Greene: There were a couple things. We made Kati with 14 hours of footage, which is insane. That includes the older stuff of her as a kid. I knew I wasn’t going to be able to do that again. Still, I liked the idea of keeping the footage down because we didn’t have that much time to make the movie. We shot 40 hours of footage or so on this film, which is still not very much. The cut that had pretty much everything I’d ever want to have in it was only two-and-a-half hours long. There is a scene where Chris and his girlfriend go shopping at a thrift store for glittery things. It’s kind of funny, him looking for glittery scarves to wear for his match. The father David Hayes, the leader of the cult family or whatever, what you see at the end of the credits is actually his last match. The drama of it being his last match was the biggest thing that was taken out of the film. How he was gonna do it, what it meant to his wife, it was all in there. We took it out mainly because we wanted to keep the focused on the week we were chronicling, Gabe’s story, Chris’ story, Outlaw returning, the beard story, so we had to lose that bigger arc.
Filmmaker: I think the film really nails how important a social outlet for these men the MWF represents, especially in what seem like pretty bleak economic times in their community.
Greene: I think you’re right. I grew up maybe an hour away. There’s this thing about being idle and bored. It’s a place where people steal cars and run them into ditches for no apparent reason. [laughs] You just don’t have much to do. These guys frequent bars often, you see that in the movie. Most of them are family guys, they do their job, they go home, they hang out with their family or their friends, but there isn’t much going on. It’s not just that though, it’s that if you want to do this, it is sort of all consuming.
All the towns these guys come from are boring as all hell, so they put everything they have into their wrestling. I’ve shown the film to so many filmmakers who have said, “I didn’t know I’d see so much of myself in these men!” Any filmmaker you talk to, you’ll see that he or she is just totally immersed in watching films, talking about movies, looking at movie posters, whatever. The reason why they do it for free and put their bodies through what they do is that they can’t help themselves. It’s their passion. That sort of purity of purpose is pretty inspiring to people, I think. It’s very clear that this is what fills up their lives, aside from the tasks they have to do like work and feed their kids. Wrestling is what feeds their soul. That’s what they want to do all the time.
Filmmaker: How did the subjects react to the movie when they saw it?

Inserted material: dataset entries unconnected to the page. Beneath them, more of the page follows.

**src/rtl/bapw_pkg.sv**
```systemverilog
// bapw_pkg: shared types and constants of the backbone axis point window unit
// holds register indexes, reset values and fixed datapath widths
// no dependencies
package bapw_pkg;

  // configuration port
  localparam int CFG_IDX_W  = 3;
  localparam int CFG_DATA_W = 16;

  typedef enum logic [CFG_IDX_W-1:0] {
    REG_DIST_MIN      = 3'd0,
    REG_DIST_MAX      = 3'd1,
    REG_RADIUS_ALPHA  = 3'd2,
    REG_RADIUS_310    = 3'd3,
    REG_RADIUS_PI     = 3'd4
  } reg_idx_t;

  localparam int DIST_W   = 16;
  localparam int RADIUS_W = 12;

  localparam logic [DIST_W-1:0]   DIST_MIN_RST     = 16'd922;
  localparam logic [DIST_W-1:0]   DIST_MAX_RST     = 16'd1024;
  localparam logic [RADIUS_W-1:0] RADIUS_ALPHA_RST = 12'd589;
  localparam logic [RADIUS_W-1:0] RADIUS_310_RST   = 12'd486;
  localparam logic [RADIUS_W-1:0] RADIUS_PI_RST    = 12'd717;

  // helix kinds
  localparam logic [1:0] HK_THREE_TEN = 2'd1;
  localparam logic [1:0] HK_PI        = 2'd2;

  // segment kind
  localparam logic KIND_HELIX = 1'b0;

  // shared multiplier
  localparam int MUL_W  = 32;
  localparam int PROD_W = 2 * MUL_W;

  // datapath widths, bounded by the distance band check
  localparam int W_W     = 18;  // bend vector component, signed
  localparam int WABS_W  = 17;
  localparam int DSQ_W   = 34;  // sum of three 16 bit squares
  localparam int S_W     = 36;  // squared bend length
  localparam int S_HALF  = 18;
  localparam int A_W     = 29;  // radius times component
  localparam int LIM_W   = 60;  // four times a squared
  localparam int MAG_W   = 12;  // spoke magnitude
  localparam int BIT_W   = 4;
  localparam int T_W     = 13;  // odd trial value
  localparam int T2_W    = 26;
  localparam int PLO_W   = 44;
  localparam int TOT_W   = 62;

  localparam logic [1:0] LAST_COMP = 2'd2;
  localparam logic [BIT_W-1:0] TOP_BIT = 4'd11;

endpackage

```
**src/rtl/backbone_axis_point_window_unit.sv**
```systemverilog
// backbone_axis_point_window_unit: top level, three residue window with sequenced arithmetic
// depends on bapw_pkg and bapw_mul
//
// usage
//   input channel (in_valid / in_stall): one alpha-carbon residue per transfer with segment
//   marks, presence flag, position and helix kind. output channel (out_valid / out_stall):
//   one axis point per transfer, point_valid low and zero coordinates for end residues,
//   failed checks and zero-length spokes. each input gives zero, one or two results. cfg_we
//   with cfg_index and cfg_data writes one register; user writes only while idle, unenforced.
// timing
//   one residue at a time; in_stall stays high until its results are in the output register.
//   an interior helix residue runs the 12 step spoke search per component, each step going
//   through S_T, S_TL, S_TH and S_TC with three passes through the one 32x32 multiplier.
//   an interior strand residue takes the 1-2-1 mean instead; output stalls hold the sequencer.
// reset
//   rst empties the window and the output register and loads the register defaults.
// stall
//   a result waits in the output register while out_stall is high; the sequencer holds
//   before loading the next result, so nothing is lost or repeated.
module backbone_axis_point_window_unit #(
  parameter int COORD_BITS = 24
) (
  input  logic                                clk,
  input  logic                                rst,
  // configuration
  input  logic                                cfg_we,
  input  logic [bapw_pkg::CFG_IDX_W-1:0]      cfg_index,
  input  logic [bapw_pkg::CFG_DATA_W-1:0]     cfg_data,
  // residue input
  input  logic                                in_valid,
  output logic                                in_stall,
  input  logic                                kind,
  input  logic                                seg_first,
  input  logic                                seg_last,
  input  logic                                present,
  input  logic signed [COORD_BITS-1:0]        pos_x,
  input  logic signed [COORD_BITS-1:0]        pos_y,
  input  logic signed [COORD_BITS-1:0]        pos_z,
  input  logic [1:0]                          helix_kind,
  // axis point output
  output logic                                out_valid,
  input  logic                                out_stall,
  output logic                                point_valid,
  output logic signed [COORD_BITS-1:0]        axis_x,
  output logic signed [COORD_BITS-1:0]        axis_y,
  output logic signed [COORD_BITS-1:0]        axis_z,
  output logic                                run_last
);

  localparam int CB    = COORD_BITS;
  localparam int DIFF_W = CB + 1;
  localparam int SUM_W  = CB + 3;

  typedef enum logic [4:0] {
    S_IDLE, S_BND0, S_BND1, S_BND2,
    S_DIFF, S_DSQ, S_DACC, S_DCHK,
    S_W, S_WSQ, S_WACC, S_SCHK,
    S_RA, S_AA, S_LIM, S_T, S_TL, S_TH, S_TC, S_SP,
    S_STR, S_RESULT, S_EMIT, S_TAIL
  } state_t;

  state_t st;

  // configuration registers
  logic [bapw_pkg::DIST_W-1:0]   dist_min, dist_max;
  logic [bapw_pkg::RADIUS_W-1:0] radius_alpha, radius_three_ten, radius_pi;

  // window: entry 1 newest held residue, entry 0 the one before
  logic signed [CB-1:0] win_x [2];
  logic signed [CB-1:0] win_y [2];
  logic signed [CB-1:0] win_z [2];
  logic                 win_present [2];
  logic [1:0]           mid_helix_kind;
  logic [1:0]           seg_fill;
  logic [1:0]           fill_eff;

  // current residue
  logic signed [CB-1:0] cur_x, cur_y, cur_z;
  logic                 cur_present, cur_kind, cur_last;
  logic [1:0]           cur_hk;

  // sequencer working registers
  logic                              ok;
  logic                              pair;
  logic [1:0]                        comp;
  logic [bapw_pkg::DIST_W-1:0]       dreg;
  logic [bapw_pkg::DSQ_W-1:0]        acc;
  logic [bapw_pkg::MUL_W-1:0]        minsq, maxsq;
  logic signed [bapw_pkg::W_W-1:0]   w [3];
  logic [bapw_pkg::S_W-1:0]          s;
  logic [bapw_pkg::LIM_W-1:0]        lim;
  logic [bapw_pkg::MAG_W-1:0]        q;
  logic [bapw_pkg::BIT_W-1:0]        bitn;
  logic [bapw_pkg::T2_W-1:0]         t2;
  logic [bapw_pkg::PLO_W-1:0]        plo;
  logic signed [CB-1:0]              res [3];
  logic                              e_pv, e_last, emit_tail;

  // shared multiplier
  logic [bapw_pkg::MUL_W-1:0]  mul_a, mul_b;
  logic [bapw_pkg::PROD_W-1:0] prod;

  bapw_mul u_mul (
    .clk  (clk),
    .a    (mul_a),
    .b    (mul_b),
    .prod (prod)
  );

  function automatic logic signed [CB-1:0] pick(
    input logic [1:0] c,
    input logic signed [CB-1:0] x,
    input logic signed [CB-1:0] y,
    input logic signed [CB-1:0] z
  );
    case (c)
      2'd0:    pick = x;
      2'd1:    pick = y;
      default: pick = z;
    endcase
  endfunction

  // clamp one extra bit back into the coordinate range
  function automatic logic signed [CB-1:0] sat1(input logic signed [CB:0] v);
    if (v[CB] != v[CB-1]) begin
      sat1 = v[CB] ? {1'b1, {(CB-1){1'b0}}} : {1'b0, {(CB-1){1'b1}}};
    end else begin
      sat1 = v[CB-1:0];
    end
  endfunction

  // operands of the current component
  logic signed [CB-1:0] p0c, p1c, p2c;
  assign p0c = pick(comp, win_x[0], win_y[0], win_z[0]);
  assign p1c = pick(comp, win_x[1], win_y[1], win_z[1]);
  assign p2c = pick(comp, cur_x, cur_y, cur_z);

  // neighbour difference, first pair p1-p0, second pair p2-p1
  logic signed [DIFF_W-1:0] diff;
  logic [DIFF_W-1:0]        absd;
  always_comb begin
    if (pair) begin
      diff = DIFF_W'(p2c) - DIFF_W'(p1c);
    end else begin
      diff = DIFF_W'(p1c) - DIFF_W'(p0c);
    end
    absd = diff[DIFF_W-1] ? DIFF_W'(-diff) : DIFF_W'(diff);
  end

  // bend vector and strand sum
  logic signed [SUM_W-1:0] wsum, ssum;
  assign wsum = SUM_W'(p0c) + SUM_W'(p2c) - (SUM_W'(p1c) <<< 1);
  assign ssum = SUM_W'(p0c) + (SUM_W'(p1c) <<< 1) + SUM_W'(p2c) + SUM_W'(2);

  logic signed [bapw_pkg::W_W-1:0] wsel;
  logic [bapw_pkg::W_W-1:0]        wneg;
  logic [bapw_pkg::WABS_W-1:0]     wabs;
  assign wsel = w[comp];
  assign wneg = bapw_pkg::W_W'(-wsel);
  assign wabs = wsel[bapw_pkg::W_W-1] ? wneg[bapw_pkg::WABS_W-1:0]
                                      : wsel[bapw_pkg::WABS_W-1:0];

  logic [bapw_pkg::RADIUS_W-1:0] r_sel;
  always_comb begin
    case (mid_helix_kind)
      bapw_pkg::HK_THREE_TEN: r_sel = radius_three_ten;
      bapw_pkg::HK_PI:        r_sel = radius_pi;
      default:                r_sel = radius_alpha;
    endcase
  end

  // trial magnitude and its odd double
  logic [bapw_pkg::MAG_W-1:0] qc;
  logic [bapw_pkg::T_W-1:0]   t;
  logic [bapw_pkg::TOT_W-1:0] tot;
  assign qc  = q | (bapw_pkg::MAG_W'(1) << bitn);
  assign t   = {qc, 1'b0} - bapw_pkg::T_W'(1);
  assign tot = bapw_pkg::TOT_W'(plo) + (bapw_pkg::TOT_W'(prod) << bapw_pkg::S_HALF);

  // spoke added to the middle atom
  logic signed [CB:0] spoke_sum;
  assign spoke_sum = wsel[bapw_pkg::W_W-1] ? ((CB+1)'(p1c) - (CB+1)'(q))
                                           : ((CB+1)'(p1c) + (CB+1)'(q));

  // multiplier operand selection
  always_comb begin
    mul_a = '0;
    mul_b = '0;
    case (st)
      S_BND0: begin
        mul_a = bapw_pkg::MUL_W'(dist_min);
        mul_b = bapw_pkg::MUL_W'(dist_min);
      end
      S_BND1: begin
        mul_a = bapw_pkg::MUL_W'(dist_max);
        mul_b = bapw_pkg::MUL_W'(dist_max);
      end
      S_DSQ: begin
        mul_a = bapw_pkg::MUL_W'(dreg);
        mul_b = bapw_pkg::MUL_W'(dreg);
      end
      S_WSQ: begin
        mul_a = bapw_pkg::MUL_W'(wabs);
        mul_b = bapw_pkg::MUL_W'(wabs);
      end
      S_RA: begin
        mul_a = bapw_pkg::MUL_W'(r_sel);
        mul_b = bapw_pkg::MUL_W'(wabs);
      end
      S_AA: begin
        mul_a = bapw_pkg::MUL_W'(prod[bapw_pkg::A_W-1:0]);
        mul_b = bapw_pkg::MUL_W'(prod[bapw_pkg::A_W-1:0]);
      end
      S_T: begin
        mul_a = bapw_pkg::MUL_W'(t);
        mul_b = bapw_pkg::MUL_W'(t);
      end
      S_TL: begin
        mul_a = bapw_pkg::MUL_W'(prod[bapw_pkg::T2_W-1:0]);
        mul_b = bapw_pkg::MUL_W'(s[bapw_pkg::S_HALF-1:0]);
      end
      S_TH: begin
        mul_a = bapw_pkg::MUL_W'(t2);
        mul_b = bapw_pkg::MUL_W'(s[bapw_pkg::S_W-1:bapw_pkg::S_HALF]);
      end
      default: begin
        mul_a = '0;
        mul_b = '0;
      end
    endcase
  end

  assign in_stall = (st != S_IDLE);

  always_ff @(posedge clk) begin
    if (rst) begin
      st               <= S_IDLE;
      out_valid        <= 1'b0;
      seg_fill         <= 2'd0;
      dist_min         <= bapw_pkg::DIST_MIN_RST;
      dist_max         <= bapw_pkg::DIST_MAX_RST;
      radius_alpha     <= bapw_pkg::RADIUS_ALPHA_RST;
      radius_three_ten <= bapw_pkg::RADIUS_310_RST;
      radius_pi        <= bapw_pkg::RADIUS_PI_RST;
      win_present[0]   <= 1'b0;
      win_present[1]   <= 1'b0;
      mid_helix_kind   <= 2'd0;
    end else begin
      // register writes
      if (cfg_we) begin
        case (cfg_index)
          bapw_pkg::REG_DIST_MIN:     dist_min <= cfg_data;
          bapw_pkg::REG_DIST_MAX:     dist_max <= cfg_data;
          bapw_pkg::REG_RADIUS_ALPHA: radius_alpha <= cfg_data[bapw_pkg::RADIUS_W-1:0];
          bapw_pkg::REG_RADIUS_310:   radius_three_ten <= cfg_data[bapw_pkg::RADIUS_W-1:0];
          bapw_pkg::REG_RADIUS_PI:    radius_pi <= cfg_data[bapw_pkg::RADIUS_W-1:0];
          default: ;
        endcase
      end

      // output transfer frees the register
      if (out_valid && !out_stall && st != S_EMIT) begin
        out_valid <= 1'b0;
      end

      case (st)
        S_IDLE: begin
          if (in_valid) begin
            cur_x       <= pos_x;
            cur_y       <= pos_y;
            cur_z       <= pos_z;
            cur_present <= present;
            cur_kind    <= kind;
            cur_last    <= seg_last;
            cur_hk      <= helix_kind;
            fill_eff    <= seg_first ? 2'd0 : seg_fill;
            ok          <= win_present[0] && win_present[1] && present;
            pair        <= 1'b0;
            comp        <= 2'd0;
            acc         <= '0;
            if (!seg_first && seg_fill == 2'd2) begin
              st <= S_BND0;
            end else if (!seg_first && seg_fill == 2'd1) begin
              // second residue of a segment: the first one is an end residue
              e_pv      <= 1'b0;
              e_last    <= 1'b0;
              emit_tail <= 1'b1;
              st        <= S_EMIT;
            end else begin
              st <= S_TAIL;
            end
          end
        end
        // squared band limits
        S_BND0: st <= S_BND1;
        S_BND1: begin
          minsq <= prod[bapw_pkg::MUL_W-1:0];
          st    <= S_BND2;
        end
        S_BND2: begin
          maxsq <= prod[bapw_pkg::MUL_W-1:0];
          st    <= ok ? S_DIFF : S_RESULT;
        end
        // neighbour distances, one component per pass
        S_DIFF: begin
          if (absd > DIFF_W'(dist_max)) begin
            ok <= 1'b0;
            st <= S_RESULT;
          end else begin
            dreg <= absd[bapw_pkg::DIST_W-1:0];
            st   <= S_DSQ;
          end
        end
        S_DSQ: st <= S_DACC;
        S_DACC: begin
          acc <= acc + prod[bapw_pkg::DSQ_W-1:0];
          if (comp == bapw_pkg::LAST_COMP) begin
            st <= S_DCHK;
          end else begin
            comp <= comp + 2'd1;
            st   <= S_DIFF;
          end
        end
        S_DCHK: begin
          comp <= 2'd0;
          acc  <= '0;
          s    <= '0;
          if (acc < bapw_pkg::DSQ_W'(minsq) || acc > bapw_pkg::DSQ_W'(maxsq)) begin
            ok <= 1'b0;
            st <= S_RESULT;
          end else if (!pair) begin
            pair <= 1'b1;
            st   <= S_DIFF;
          end else if (cur_kind == bapw_pkg::KIND_HELIX) begin
            st <= S_W;
          end else begin
            st <= S_STR;
          end
        end
        // bend vector and its squared length
        S_W: begin
          w[comp] <= wsum[bapw_pkg::W_W-1:0];
          st      <= S_WSQ;
        end
        S_WSQ: st <= S_WACC;
        S_WACC: begin
          s <= s + prod[bapw_pkg::S_W-1:0];
          if (comp == bapw_pkg::LAST_COMP) begin
            st <= S_SCHK;
          end else begin
            comp <= comp + 2'd1;
            st   <= S_W;
          end
        end
        S_SCHK: begin
          comp <= 2'd0;
          if (s == '0) begin
            // zero-length spoke
            ok <= 1'b0;
            st <= S_RESULT;
          end else begin
            st <= S_RA;
          end
        end
        // spoke magnitude: largest q with (2q-1)^2 s <= 4 (r |w|)^2
        S_RA: st <= S_AA;
        S_AA: st <= S_LIM;
        S_LIM: begin
          lim  <= {prod[bapw_pkg::LIM_W-3:0], 2'b00};
          q    <= '0;
          bitn <= bapw_pkg::TOP_BIT;
          st   <= S_T;
        end
        S_T: st <= S_TL;
        S_TL: begin
          t2 <= prod[bapw_pkg::T2_W-1:0];
          st <= S_TH;
        end
        S_TH: begin
          plo <= prod[bapw_pkg::PLO_W-1:0];
          st  <= S_TC;
        end
        S_TC: begin
          if (tot <= bapw_pkg::TOT_W'(lim)) begin
            q <= qc;
          end
          if (bitn == '0) begin
            st <= S_SP;
          end else begin
            bitn <= bitn - bapw_pkg::BIT_W'(1);
            st   <= S_T;
          end
        end
        S_SP: begin
          res[comp] <= sat1(spoke_sum);
          if (comp == bapw_pkg::LAST_COMP) begin
            st <= S_RESULT;
          end else begin
            comp <= comp + 2'd1;
            st   <= S_RA;
          end
        end
        // strand: 1-2-1 mean, quarter rounded half up
        S_STR: begin
          res[comp] <= sat1(ssum[SUM_W-1:2]);
          if (comp == bapw_pkg::LAST_COMP) begin
            st <= S_RESULT;
          end else begin
            comp <= comp + 2'd1;
          end
        end
        S_RESULT: begin
          e_pv      <= ok;
          e_last    <= 1'b0;
          emit_tail <= 1'b1;
          st        <= S_EMIT;
        end
        // load the output register once it is free
        S_EMIT: begin
          if (!out_valid || !out_stall) begin
            out_valid   <= 1'b1;
            point_valid <= e_pv;
            axis_x      <= e_pv ? res[0] : '0;
            axis_y      <= e_pv ? res[1] : '0;
            axis_z      <= e_pv ? res[2] : '0;
            run_last    <= e_last;
            st          <= emit_tail ? S_TAIL : S_IDLE;
          end
        end
        // slide the window
        S_TAIL: begin
          win_x[0]       <= win_x[1];
          win_y[0]       <= win_y[1];
          win_z[0]       <= win_z[1];
          win_present[0] <= win_present[1];
          win_x[1]       <= cur_x;
          win_y[1]       <= cur_y;
          win_z[1]       <= cur_z;
          win_present[1] <= cur_present;
          mid_helix_kind <= cur_hk;
          if (cur_last) begin
            seg_fill  <= 2'd0;
            e_pv      <= 1'b0;
            e_last    <= 1'b1;
            emit_tail <= 1'b0;
            st        <= S_EMIT;
          end else begin
            seg_fill <= (fill_eff == 2'd2) ? 2'd2 : fill_eff + 2'd1;
            st       <= S_IDLE;
          end
        end
        default: st <= S_IDLE;
      endcase
    end
  end

endmodule

```
**src/rtl/bapw_mul.sv**
```systemverilog
// bapw_mul: shared unsigned multiplier with registered product
// depends on bapw_pkg for operand width
module bapw_mul (
  input  logic                         clk,
  input  logic [bapw_pkg::MUL_W-1:0]   a,
  input  logic [bapw_pkg::MUL_W-1:0]   b,
  output logic [bapw_pkg::PROD_W-1:0]  prod
);

  always_ff @(posedge clk) begin
    prod <= bapw_pkg::PROD_W'(a) * bapw_pkg::PROD_W'(b);
  end

endmodule

```
**config.mk**
```make
export PLATFORM = sky130hd
export DESIGN_NAME = backbone_axis_point_window_unit
export DESIGN_NICKNAME = d
export VERILOG_FILES = /design/src/rtl/bapw_pkg.sv /design/src/rtl/backbone_axis_point_window_unit.sv /design/src/rtl/bapw_mul.sv
export SDC_FILE = /design/constraint.sdc
export NUM_CORES = 2
export LEC_CHECK = 0
export ABC_AREA = 1
export BUFFER_PORTS_ARGS = -buffer_cell sky130_fd_sc_hd__clkbuf_2
export CORE_MARGIN = 2
export CORE_UTILIZATION = 50
export DETAILED_ROUTE_END_ITERATION = 16
export PLACE_DENSITY = 0.69
export SLEW_MARGIN = 15
export SYNTH_ARGS = -nofsm -noshare
export SYNTH_HDL_FRONTEND = slang
export SYNTH_HIERARCHICAL = 1
export SYNTH_SLANG_ARGS = --single-unit
```
**constraint.sdc**
```tcl
create_clock -name clk -period 21.5 [get_ports clk]
set_input_delay 0 -clock clk [delete_from_list [all_inputs] [get_ports clk]]
set_output_delay 0 -clock clk [all_outputs]
set_load 0.03 [all_outputs]
```
==> results by group <==
CTS
  – Post-CTS setup buffers: 0
  – Clock transition time at the flip-flop clock pins of the worst setup and hold paths: about 0.06 ns
  – Root Driver: clkbuf_16
  – CTS sink cnt: roughly 860
  – H-tree level count: 3
  – Max Root-Sink Buffers: 3
  – CTS tree: done
  – Worst-Skew Late Latency: 0.76 ns
  – CTS buffer count: about 100
  – PostCTS Resize Cnt: 0
  – Hold-fix buffers at CTS: around 190

Timing
  – Final setup fails: 0
  – Setup Skew: around 0.053 ns
  – Fmax: slightly above 0.1 GHz
  – RSZ-0062 raised after global routing: no
  – Worst rel slew slack: 0.1633
  – Worst Tran Pin Value: approximately 1.2 ns
  – Setup TNS: 0 ns
  – Final Hold Vio Count: 0
  – Final Cycle Share: 0.4600
  – Fin. max-slew vios: 0
  – Final min period: between 9 and 10 ns

Power
  – Total internal power: approximately 5.4 mW
  – Psw: 5.744 mW
  – Sequential share of power: 0.211
  – Combinational share of power: 0.627
  – Max VDD drop: roughly 0.095 mV
  – Total power: ~11 mW
  – LEAKAGE: about 49 nW
  – PwrDens: between 100 and 150 nW/um^2
  – Clock power frac: 0.162
  – Switch share: 0.5157

Worst setup path
  – Worst endpoint data arrival time: between 10 and 15 ns
  – Worst setup path class: reg -> reg
  – Crit path required time: 22.14 ns
  – Crit Path Max Fanout: 32
  – Worst reg2reg setup slack: between 10 and 15 ns
  – Slowest CP cell: dfxtp_1
  – Reg2Reg Depth: 37
  – Setup crit start kind: flip-flop
  – Critical path endpoint category: flip-flop
  – Worst path max stage delay: roughly 0.8 ns
  – Worst r2r dst: u_mul/prod[51]$_DFF_P_
  – Most Frequent Cell on Critical Path: fa_1
  – Crit path to: u_mul/prod[51]$_DFF_P_

Drt
  – First-pass iteration count of the detailed router: 6
  – Routed wire length: between 200000 and 300000 um
  – Routed len/inst: 21.42 um
  – Antenna-violating nets left: 0
  – Vias post-DR: approximately 69000
  – 1st-iter DRT viols: between 6000 and 7000
  – Via/cell ratio: 5.441
  – DRC: 0

Floorplanning
  – Core area: around 170000 um^2
  – Rows: 150
  – # IOs: 178
  – Die X: 414.5 um
  – Die height: approximately 410 um
  – Die area: ~170000 um^2
  – Initial Util: 0.5038

Finish
  – Layout cells sized above 1: 0.07610
  – Fillers: 14980
  – Layout Nets: 12030
  – Final Non-Filler Cells: 12710
  – Multi-input logic area: roughly 50000 um^2
  – Area grow syn2layout: 10.79%
  – Reg area: 24560 um^2

Yosys
  – YS warnings: 6
  – Synthesized area: around 84000 um^2
  – Mapped Cells: between 10000 and 15000
  – Mapped Avg Cell Area: 8.342 um^2

Global route
  – Antenna violations before repair: 4
  – First-pass GRT wire length: between 400000 and 500000 um
  – Vias in the first global route: just over 70000
  – Largest net degree at the start of global routing: between 80 and 90
  – Gr ovfl total: 0
  – Tot GR Track Use: 0.3170

Placed design
  – PortBufs: around 180
  – Placed Cells incl. Taps: between 10000 and 15000
  – DP HPWL: 207900 um
  – RePlAce Congestion: around 1.0

Outcome
  – Outcome: finished, final reports clean

Flow run
  – Max cap viols: 0

Worst hold path
  – Type of the tightest min-delay check: in -> reg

Greene: I showed them a long version, like a two-hour cut, the day after Thanksgiving, last year. I went back to Charlotte, near where everybody is, and we rented out a little screening space. Everybody was drinking beer and stuff. I watched the movie with them. I was super nervous. They were all there, with their girlfriends, buddies and families. It was a massive amount of people packed into a very small space. They laughed through the entire thing. They were missing lines because they were uproariously laughing at everything. When it got more serious, it got very quiet and someone would make a joke to break the tension; it was them watching serious stuff about their own lives after all.
At the end, I get up and say thanks to everybody and we all had this emotional outpouring which was totally unexpected. Maybe it was because they were drunk. [laughs] They each gave speeches where they talked about how much they meant to each other, how this is going to be the beginning of something more for them, and how even if it’s not, that the movie sort of justified what they were doing, if just by it being a real document of what they do that doesn’t try to make them look stupid, that respects what it is they go through. It was a really amazing moment and a real honor to feel like they would look back on this film as something that meant so much to them, that justified what they were, that told the side of the story that never gets told. That night was pretty extraordinary. I don’t think any other reaction to the film will ever top that.